「や、やっぱり怖い大丈夫じゃない、ごめんなさい…っ」

あまりの京の怖さに耐えられなくて泣きながらそう謝ると、京は小さくため息をついてからようやく私を解放してくれた。




✳︎






「びっくりした〜…。
京がおかしくなっちゃったかと思った」

京の急変事件が落ち着き、二人でリビングのソファーに並んで座ってコーヒーを飲む。

「おい、俺が言いたかった事わかってないのか」
 
そう怖い顔で言われて、慌てて訂正した。

「それはわかったってば」

そう言って少し膨れる。
京は男の人の怖さを私に教えてくれたんだ。
実際、全力を出して暴れても涼しい顔をしてびくともしない京を見て、自分の非力さを思い知った。

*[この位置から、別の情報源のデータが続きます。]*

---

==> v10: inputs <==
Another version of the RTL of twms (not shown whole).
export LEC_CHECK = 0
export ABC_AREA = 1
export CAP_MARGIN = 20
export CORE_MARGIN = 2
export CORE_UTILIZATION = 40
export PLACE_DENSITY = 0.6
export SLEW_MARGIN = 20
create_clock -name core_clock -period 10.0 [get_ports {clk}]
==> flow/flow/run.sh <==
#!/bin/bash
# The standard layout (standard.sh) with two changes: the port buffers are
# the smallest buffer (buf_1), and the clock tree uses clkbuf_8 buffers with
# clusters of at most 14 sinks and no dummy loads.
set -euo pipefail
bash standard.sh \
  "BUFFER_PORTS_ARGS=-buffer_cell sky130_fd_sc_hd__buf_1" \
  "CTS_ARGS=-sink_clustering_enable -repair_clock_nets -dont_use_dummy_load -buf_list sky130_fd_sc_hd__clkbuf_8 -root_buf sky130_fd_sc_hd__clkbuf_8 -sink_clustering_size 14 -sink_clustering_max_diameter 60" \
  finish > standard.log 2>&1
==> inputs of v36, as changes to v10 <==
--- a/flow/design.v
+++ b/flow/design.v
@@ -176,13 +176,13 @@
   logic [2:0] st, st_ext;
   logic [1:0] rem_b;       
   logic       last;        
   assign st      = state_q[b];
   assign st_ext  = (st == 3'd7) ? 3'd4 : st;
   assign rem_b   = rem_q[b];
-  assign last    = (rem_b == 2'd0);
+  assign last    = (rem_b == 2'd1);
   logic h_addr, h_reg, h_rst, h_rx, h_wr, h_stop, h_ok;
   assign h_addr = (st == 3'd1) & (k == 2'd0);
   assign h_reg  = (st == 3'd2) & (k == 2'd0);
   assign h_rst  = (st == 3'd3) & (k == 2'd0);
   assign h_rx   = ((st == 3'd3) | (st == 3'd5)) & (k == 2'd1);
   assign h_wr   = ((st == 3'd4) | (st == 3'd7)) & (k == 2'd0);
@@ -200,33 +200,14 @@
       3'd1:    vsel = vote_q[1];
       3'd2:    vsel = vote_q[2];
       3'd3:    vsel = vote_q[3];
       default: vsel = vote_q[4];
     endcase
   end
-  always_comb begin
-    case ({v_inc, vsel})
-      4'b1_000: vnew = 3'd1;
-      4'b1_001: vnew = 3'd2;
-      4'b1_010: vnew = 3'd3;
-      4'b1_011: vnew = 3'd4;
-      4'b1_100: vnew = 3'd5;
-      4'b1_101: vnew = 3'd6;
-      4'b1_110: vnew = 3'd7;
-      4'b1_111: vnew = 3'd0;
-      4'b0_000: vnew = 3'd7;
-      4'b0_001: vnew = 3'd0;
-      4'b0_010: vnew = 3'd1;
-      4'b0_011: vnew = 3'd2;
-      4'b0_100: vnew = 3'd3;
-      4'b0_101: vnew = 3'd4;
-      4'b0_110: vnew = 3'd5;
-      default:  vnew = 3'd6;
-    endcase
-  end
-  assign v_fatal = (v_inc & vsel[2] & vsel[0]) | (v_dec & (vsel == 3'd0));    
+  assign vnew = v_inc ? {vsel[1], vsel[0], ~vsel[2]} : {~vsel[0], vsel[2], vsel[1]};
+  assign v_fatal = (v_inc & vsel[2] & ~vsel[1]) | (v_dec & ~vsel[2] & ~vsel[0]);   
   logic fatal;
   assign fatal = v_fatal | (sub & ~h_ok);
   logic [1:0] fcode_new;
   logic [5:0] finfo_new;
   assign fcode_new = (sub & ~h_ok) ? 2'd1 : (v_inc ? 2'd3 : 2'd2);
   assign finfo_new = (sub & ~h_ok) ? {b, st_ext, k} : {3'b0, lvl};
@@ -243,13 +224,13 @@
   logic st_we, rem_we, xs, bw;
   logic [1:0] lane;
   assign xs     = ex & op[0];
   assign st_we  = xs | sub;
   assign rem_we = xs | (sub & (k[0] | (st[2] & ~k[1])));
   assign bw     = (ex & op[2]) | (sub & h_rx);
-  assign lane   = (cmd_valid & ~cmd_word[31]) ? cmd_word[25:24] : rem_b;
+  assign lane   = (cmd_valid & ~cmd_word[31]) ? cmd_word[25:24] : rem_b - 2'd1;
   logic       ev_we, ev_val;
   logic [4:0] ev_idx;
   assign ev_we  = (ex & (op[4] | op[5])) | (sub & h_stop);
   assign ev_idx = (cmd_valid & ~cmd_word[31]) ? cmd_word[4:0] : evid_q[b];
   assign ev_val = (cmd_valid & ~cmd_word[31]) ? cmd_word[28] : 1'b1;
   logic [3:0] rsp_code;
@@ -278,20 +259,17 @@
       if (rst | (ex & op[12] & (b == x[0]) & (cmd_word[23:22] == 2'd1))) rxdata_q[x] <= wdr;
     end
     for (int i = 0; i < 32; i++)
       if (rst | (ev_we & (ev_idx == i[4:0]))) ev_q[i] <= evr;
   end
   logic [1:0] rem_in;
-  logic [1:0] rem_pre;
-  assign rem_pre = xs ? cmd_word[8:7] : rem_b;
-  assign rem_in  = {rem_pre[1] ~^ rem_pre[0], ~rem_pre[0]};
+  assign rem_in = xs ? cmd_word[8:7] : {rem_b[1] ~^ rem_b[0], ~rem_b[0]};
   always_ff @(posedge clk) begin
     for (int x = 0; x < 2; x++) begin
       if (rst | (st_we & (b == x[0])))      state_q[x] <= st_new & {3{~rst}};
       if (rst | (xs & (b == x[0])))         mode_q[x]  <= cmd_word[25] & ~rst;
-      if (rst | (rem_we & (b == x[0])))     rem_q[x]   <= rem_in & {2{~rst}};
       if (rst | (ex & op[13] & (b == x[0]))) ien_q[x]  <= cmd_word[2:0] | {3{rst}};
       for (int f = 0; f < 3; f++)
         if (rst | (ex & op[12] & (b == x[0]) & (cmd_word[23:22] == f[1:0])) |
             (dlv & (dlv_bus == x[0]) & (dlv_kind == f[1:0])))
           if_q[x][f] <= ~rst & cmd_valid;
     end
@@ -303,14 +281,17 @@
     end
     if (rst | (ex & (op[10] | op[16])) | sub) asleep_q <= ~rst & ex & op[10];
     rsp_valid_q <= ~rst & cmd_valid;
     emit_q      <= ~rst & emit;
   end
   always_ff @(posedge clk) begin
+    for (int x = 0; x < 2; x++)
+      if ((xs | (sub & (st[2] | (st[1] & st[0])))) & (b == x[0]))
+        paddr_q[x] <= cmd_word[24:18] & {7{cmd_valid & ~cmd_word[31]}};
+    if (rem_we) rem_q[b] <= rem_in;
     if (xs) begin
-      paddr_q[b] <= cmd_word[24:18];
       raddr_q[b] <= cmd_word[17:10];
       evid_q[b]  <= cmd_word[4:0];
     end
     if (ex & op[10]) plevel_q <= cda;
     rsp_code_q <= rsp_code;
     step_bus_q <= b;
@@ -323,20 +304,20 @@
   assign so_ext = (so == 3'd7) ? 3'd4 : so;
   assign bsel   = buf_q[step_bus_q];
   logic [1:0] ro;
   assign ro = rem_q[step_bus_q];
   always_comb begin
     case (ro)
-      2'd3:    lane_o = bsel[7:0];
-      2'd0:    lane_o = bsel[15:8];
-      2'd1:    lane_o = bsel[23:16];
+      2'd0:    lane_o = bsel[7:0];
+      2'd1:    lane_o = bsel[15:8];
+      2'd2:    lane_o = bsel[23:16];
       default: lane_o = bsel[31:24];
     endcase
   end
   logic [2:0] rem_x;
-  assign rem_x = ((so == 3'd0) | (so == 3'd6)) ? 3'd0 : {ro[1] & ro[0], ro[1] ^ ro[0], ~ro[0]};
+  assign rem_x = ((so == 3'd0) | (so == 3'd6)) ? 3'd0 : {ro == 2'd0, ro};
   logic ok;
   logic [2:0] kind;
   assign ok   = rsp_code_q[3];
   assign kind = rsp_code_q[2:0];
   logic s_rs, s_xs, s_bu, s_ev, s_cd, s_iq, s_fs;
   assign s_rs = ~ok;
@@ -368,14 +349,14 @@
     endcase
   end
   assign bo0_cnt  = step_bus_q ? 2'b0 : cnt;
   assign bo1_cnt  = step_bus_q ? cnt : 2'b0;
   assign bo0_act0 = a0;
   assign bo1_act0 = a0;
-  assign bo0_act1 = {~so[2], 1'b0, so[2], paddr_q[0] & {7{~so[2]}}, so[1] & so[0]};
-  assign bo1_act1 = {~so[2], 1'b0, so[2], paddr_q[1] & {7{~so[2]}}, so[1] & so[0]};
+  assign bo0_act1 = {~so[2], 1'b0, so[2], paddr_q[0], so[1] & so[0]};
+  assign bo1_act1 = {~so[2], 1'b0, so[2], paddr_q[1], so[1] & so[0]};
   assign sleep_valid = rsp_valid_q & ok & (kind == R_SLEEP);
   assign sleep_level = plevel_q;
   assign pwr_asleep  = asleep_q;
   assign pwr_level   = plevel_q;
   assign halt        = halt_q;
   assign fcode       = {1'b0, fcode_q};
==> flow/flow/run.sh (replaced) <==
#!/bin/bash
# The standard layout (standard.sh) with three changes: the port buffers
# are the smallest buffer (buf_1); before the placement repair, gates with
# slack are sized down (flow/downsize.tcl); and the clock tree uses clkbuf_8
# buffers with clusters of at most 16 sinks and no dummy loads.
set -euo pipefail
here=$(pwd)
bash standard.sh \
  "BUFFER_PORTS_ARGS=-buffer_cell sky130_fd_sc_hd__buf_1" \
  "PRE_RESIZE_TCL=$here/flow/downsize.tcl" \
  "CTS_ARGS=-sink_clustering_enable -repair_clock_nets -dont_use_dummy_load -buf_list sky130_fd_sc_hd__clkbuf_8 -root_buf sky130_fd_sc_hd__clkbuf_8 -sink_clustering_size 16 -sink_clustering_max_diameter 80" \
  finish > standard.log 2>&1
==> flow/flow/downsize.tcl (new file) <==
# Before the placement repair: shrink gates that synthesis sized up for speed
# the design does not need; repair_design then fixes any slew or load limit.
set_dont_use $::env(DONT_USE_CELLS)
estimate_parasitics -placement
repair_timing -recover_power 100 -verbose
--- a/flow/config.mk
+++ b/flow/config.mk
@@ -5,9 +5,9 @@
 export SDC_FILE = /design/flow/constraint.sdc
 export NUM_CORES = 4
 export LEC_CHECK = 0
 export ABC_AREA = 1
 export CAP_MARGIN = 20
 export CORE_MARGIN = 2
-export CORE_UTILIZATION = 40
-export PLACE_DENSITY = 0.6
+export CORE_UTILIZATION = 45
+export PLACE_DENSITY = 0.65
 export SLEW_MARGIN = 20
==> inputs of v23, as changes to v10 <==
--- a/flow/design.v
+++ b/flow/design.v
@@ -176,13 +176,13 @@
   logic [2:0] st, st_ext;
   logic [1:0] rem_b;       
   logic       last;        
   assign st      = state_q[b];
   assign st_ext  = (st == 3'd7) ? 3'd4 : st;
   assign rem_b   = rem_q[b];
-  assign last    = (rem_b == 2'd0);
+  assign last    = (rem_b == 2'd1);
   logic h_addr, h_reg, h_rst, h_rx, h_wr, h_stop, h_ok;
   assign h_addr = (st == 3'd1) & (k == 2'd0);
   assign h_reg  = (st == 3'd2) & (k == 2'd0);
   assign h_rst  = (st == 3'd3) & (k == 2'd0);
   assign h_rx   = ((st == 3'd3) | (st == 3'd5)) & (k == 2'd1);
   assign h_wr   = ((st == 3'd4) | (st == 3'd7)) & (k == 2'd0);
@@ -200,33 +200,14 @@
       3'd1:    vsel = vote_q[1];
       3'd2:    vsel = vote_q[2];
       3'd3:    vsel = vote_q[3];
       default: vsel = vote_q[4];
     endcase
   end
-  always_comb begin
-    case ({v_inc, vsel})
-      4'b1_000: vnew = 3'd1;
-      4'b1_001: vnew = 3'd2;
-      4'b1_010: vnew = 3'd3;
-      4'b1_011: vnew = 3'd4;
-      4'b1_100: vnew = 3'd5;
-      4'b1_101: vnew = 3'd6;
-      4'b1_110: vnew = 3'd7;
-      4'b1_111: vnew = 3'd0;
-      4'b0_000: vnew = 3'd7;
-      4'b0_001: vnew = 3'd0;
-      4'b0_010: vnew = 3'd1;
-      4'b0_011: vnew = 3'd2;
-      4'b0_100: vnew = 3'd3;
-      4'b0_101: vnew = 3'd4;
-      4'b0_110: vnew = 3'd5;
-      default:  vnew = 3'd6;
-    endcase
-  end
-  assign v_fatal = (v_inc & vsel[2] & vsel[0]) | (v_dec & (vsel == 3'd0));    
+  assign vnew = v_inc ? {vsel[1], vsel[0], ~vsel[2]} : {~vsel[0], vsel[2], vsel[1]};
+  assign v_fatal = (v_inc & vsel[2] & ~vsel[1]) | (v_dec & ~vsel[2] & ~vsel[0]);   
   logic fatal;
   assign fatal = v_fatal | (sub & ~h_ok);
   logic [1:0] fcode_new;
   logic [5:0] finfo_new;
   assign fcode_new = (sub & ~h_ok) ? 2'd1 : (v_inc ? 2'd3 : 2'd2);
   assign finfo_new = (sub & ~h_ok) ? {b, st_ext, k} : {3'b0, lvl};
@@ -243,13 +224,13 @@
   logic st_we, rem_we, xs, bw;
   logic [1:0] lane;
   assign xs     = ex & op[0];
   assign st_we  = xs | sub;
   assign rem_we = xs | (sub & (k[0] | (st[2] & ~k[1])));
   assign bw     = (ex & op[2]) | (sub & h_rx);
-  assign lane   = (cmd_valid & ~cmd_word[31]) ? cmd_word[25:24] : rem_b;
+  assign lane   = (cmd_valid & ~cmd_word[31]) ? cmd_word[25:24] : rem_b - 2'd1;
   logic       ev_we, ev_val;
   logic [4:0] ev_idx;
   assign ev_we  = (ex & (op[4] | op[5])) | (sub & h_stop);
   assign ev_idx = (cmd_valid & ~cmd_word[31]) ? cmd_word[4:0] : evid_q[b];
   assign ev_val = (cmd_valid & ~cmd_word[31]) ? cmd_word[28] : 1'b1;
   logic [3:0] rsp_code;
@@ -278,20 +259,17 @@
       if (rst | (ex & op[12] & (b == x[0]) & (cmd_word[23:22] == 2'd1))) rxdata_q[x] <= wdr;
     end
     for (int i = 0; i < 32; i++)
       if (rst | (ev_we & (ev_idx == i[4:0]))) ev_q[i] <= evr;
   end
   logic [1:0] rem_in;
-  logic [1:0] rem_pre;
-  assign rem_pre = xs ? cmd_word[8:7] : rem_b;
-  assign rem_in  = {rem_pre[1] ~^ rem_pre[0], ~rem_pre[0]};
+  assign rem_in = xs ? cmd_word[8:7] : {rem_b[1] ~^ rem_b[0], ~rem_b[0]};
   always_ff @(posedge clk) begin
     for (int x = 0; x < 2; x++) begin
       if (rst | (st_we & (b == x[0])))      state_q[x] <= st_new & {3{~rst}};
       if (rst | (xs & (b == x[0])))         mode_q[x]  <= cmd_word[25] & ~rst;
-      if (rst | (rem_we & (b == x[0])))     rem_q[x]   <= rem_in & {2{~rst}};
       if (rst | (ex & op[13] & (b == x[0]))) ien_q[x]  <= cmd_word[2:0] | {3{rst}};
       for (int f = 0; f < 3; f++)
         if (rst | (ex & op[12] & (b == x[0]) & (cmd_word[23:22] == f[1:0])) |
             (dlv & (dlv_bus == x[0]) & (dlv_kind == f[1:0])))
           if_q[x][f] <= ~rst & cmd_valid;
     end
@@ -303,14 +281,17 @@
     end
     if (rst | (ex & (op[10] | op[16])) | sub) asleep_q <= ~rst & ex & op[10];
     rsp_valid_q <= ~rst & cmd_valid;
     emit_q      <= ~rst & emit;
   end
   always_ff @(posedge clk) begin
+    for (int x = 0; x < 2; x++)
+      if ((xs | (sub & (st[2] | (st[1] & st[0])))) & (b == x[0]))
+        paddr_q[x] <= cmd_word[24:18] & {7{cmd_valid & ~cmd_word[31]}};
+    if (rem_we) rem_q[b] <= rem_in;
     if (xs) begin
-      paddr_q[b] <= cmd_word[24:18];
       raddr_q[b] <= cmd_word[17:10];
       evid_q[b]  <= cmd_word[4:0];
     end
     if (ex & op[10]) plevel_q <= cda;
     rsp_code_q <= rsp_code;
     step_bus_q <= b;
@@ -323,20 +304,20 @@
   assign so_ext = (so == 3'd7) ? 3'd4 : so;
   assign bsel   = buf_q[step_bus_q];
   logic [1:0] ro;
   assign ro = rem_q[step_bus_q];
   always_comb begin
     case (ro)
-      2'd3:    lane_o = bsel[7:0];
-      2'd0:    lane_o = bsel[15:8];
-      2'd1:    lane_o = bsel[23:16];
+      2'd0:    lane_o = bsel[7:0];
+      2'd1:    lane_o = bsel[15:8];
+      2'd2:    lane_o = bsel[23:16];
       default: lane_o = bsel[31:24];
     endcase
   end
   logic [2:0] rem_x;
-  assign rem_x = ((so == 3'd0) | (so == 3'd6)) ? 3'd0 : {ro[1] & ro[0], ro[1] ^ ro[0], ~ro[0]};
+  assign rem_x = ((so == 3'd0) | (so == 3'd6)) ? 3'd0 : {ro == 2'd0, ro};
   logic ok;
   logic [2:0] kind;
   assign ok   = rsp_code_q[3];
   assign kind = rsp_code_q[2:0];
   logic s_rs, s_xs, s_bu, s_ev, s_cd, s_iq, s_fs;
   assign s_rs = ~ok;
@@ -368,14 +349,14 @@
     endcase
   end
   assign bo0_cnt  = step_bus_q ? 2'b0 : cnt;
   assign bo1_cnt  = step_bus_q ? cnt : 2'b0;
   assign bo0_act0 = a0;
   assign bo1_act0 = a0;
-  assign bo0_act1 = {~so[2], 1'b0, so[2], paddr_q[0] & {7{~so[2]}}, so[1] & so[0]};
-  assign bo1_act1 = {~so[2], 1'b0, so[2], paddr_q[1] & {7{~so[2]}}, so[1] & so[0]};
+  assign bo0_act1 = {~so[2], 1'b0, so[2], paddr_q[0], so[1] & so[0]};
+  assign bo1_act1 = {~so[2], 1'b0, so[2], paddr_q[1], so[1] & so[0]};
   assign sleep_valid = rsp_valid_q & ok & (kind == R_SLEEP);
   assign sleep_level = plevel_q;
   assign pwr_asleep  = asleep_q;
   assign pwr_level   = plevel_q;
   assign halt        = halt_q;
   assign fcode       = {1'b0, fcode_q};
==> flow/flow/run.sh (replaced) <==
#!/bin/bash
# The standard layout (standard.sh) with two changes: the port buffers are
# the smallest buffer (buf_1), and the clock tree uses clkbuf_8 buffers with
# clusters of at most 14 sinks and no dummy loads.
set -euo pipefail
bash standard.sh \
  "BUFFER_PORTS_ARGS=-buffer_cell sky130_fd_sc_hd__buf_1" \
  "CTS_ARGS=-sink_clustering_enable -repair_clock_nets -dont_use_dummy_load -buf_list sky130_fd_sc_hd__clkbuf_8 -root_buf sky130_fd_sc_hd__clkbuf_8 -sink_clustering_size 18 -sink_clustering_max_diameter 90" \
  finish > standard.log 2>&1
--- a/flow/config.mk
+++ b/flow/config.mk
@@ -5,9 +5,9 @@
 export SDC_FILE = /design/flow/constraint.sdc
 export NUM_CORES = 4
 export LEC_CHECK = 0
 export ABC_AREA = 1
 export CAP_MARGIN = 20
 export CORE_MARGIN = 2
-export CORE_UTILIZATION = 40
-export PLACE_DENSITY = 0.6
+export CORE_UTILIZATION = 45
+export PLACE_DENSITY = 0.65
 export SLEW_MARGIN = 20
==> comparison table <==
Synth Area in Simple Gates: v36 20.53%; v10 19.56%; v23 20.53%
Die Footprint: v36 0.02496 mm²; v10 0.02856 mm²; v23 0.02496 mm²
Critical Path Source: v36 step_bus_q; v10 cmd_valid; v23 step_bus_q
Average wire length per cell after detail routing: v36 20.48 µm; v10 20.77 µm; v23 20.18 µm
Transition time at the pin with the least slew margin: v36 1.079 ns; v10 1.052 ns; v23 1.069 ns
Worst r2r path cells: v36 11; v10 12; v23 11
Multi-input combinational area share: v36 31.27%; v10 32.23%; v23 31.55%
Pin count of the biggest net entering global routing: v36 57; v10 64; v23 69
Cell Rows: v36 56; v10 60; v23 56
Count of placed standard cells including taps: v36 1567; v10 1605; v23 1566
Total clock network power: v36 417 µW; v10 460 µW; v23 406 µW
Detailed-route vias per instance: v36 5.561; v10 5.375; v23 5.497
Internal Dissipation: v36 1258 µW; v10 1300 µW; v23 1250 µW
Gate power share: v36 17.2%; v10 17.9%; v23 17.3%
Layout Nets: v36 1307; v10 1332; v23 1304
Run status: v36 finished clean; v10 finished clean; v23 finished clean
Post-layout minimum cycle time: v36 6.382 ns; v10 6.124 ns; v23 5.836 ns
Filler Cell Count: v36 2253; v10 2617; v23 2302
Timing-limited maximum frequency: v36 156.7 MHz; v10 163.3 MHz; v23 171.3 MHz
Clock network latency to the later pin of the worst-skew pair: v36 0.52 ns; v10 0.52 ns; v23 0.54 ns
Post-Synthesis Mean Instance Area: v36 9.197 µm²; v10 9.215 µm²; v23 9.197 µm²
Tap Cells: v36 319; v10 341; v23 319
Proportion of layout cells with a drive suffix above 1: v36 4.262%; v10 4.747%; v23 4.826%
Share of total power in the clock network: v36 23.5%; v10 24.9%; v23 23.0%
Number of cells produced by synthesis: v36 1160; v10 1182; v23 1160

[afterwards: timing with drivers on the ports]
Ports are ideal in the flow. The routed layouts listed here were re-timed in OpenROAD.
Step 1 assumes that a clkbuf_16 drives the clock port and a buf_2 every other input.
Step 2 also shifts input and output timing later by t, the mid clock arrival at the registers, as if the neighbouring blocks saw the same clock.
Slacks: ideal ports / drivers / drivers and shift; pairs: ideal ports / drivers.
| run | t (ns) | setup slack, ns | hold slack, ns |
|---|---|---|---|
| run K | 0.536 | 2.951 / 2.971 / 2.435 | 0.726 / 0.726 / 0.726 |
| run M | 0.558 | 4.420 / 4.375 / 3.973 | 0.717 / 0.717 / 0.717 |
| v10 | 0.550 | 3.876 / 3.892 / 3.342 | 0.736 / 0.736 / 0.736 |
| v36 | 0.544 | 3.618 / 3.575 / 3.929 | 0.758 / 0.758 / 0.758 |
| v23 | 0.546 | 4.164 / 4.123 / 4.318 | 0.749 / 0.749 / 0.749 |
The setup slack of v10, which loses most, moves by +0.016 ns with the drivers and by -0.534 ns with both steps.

わかったけど、砂川さんと私がそうなる事なんて有り得ないし、砂川さんも私の事をからかっているだけで本気な筈がない。

…でも。

── 黒瀬君、芝波さんの事すごく大切にしているように見える。

そんな砂川さんの言葉を思い出し、確かにそうなのかもなぁと思うと少し嬉しくなった。


「自分が過保護なのも、桜の年齢もわかってる。
でも、お前が大人に見えないから困ってるんだ」

「………。」

(…んん?)

京のそんな言葉をきいてから、少し嬉しくなった気持ちは何処かへいってしまった。

どうして京はいちいち私に無神経な事ばかりいうのだろうとやっぱりむくれた。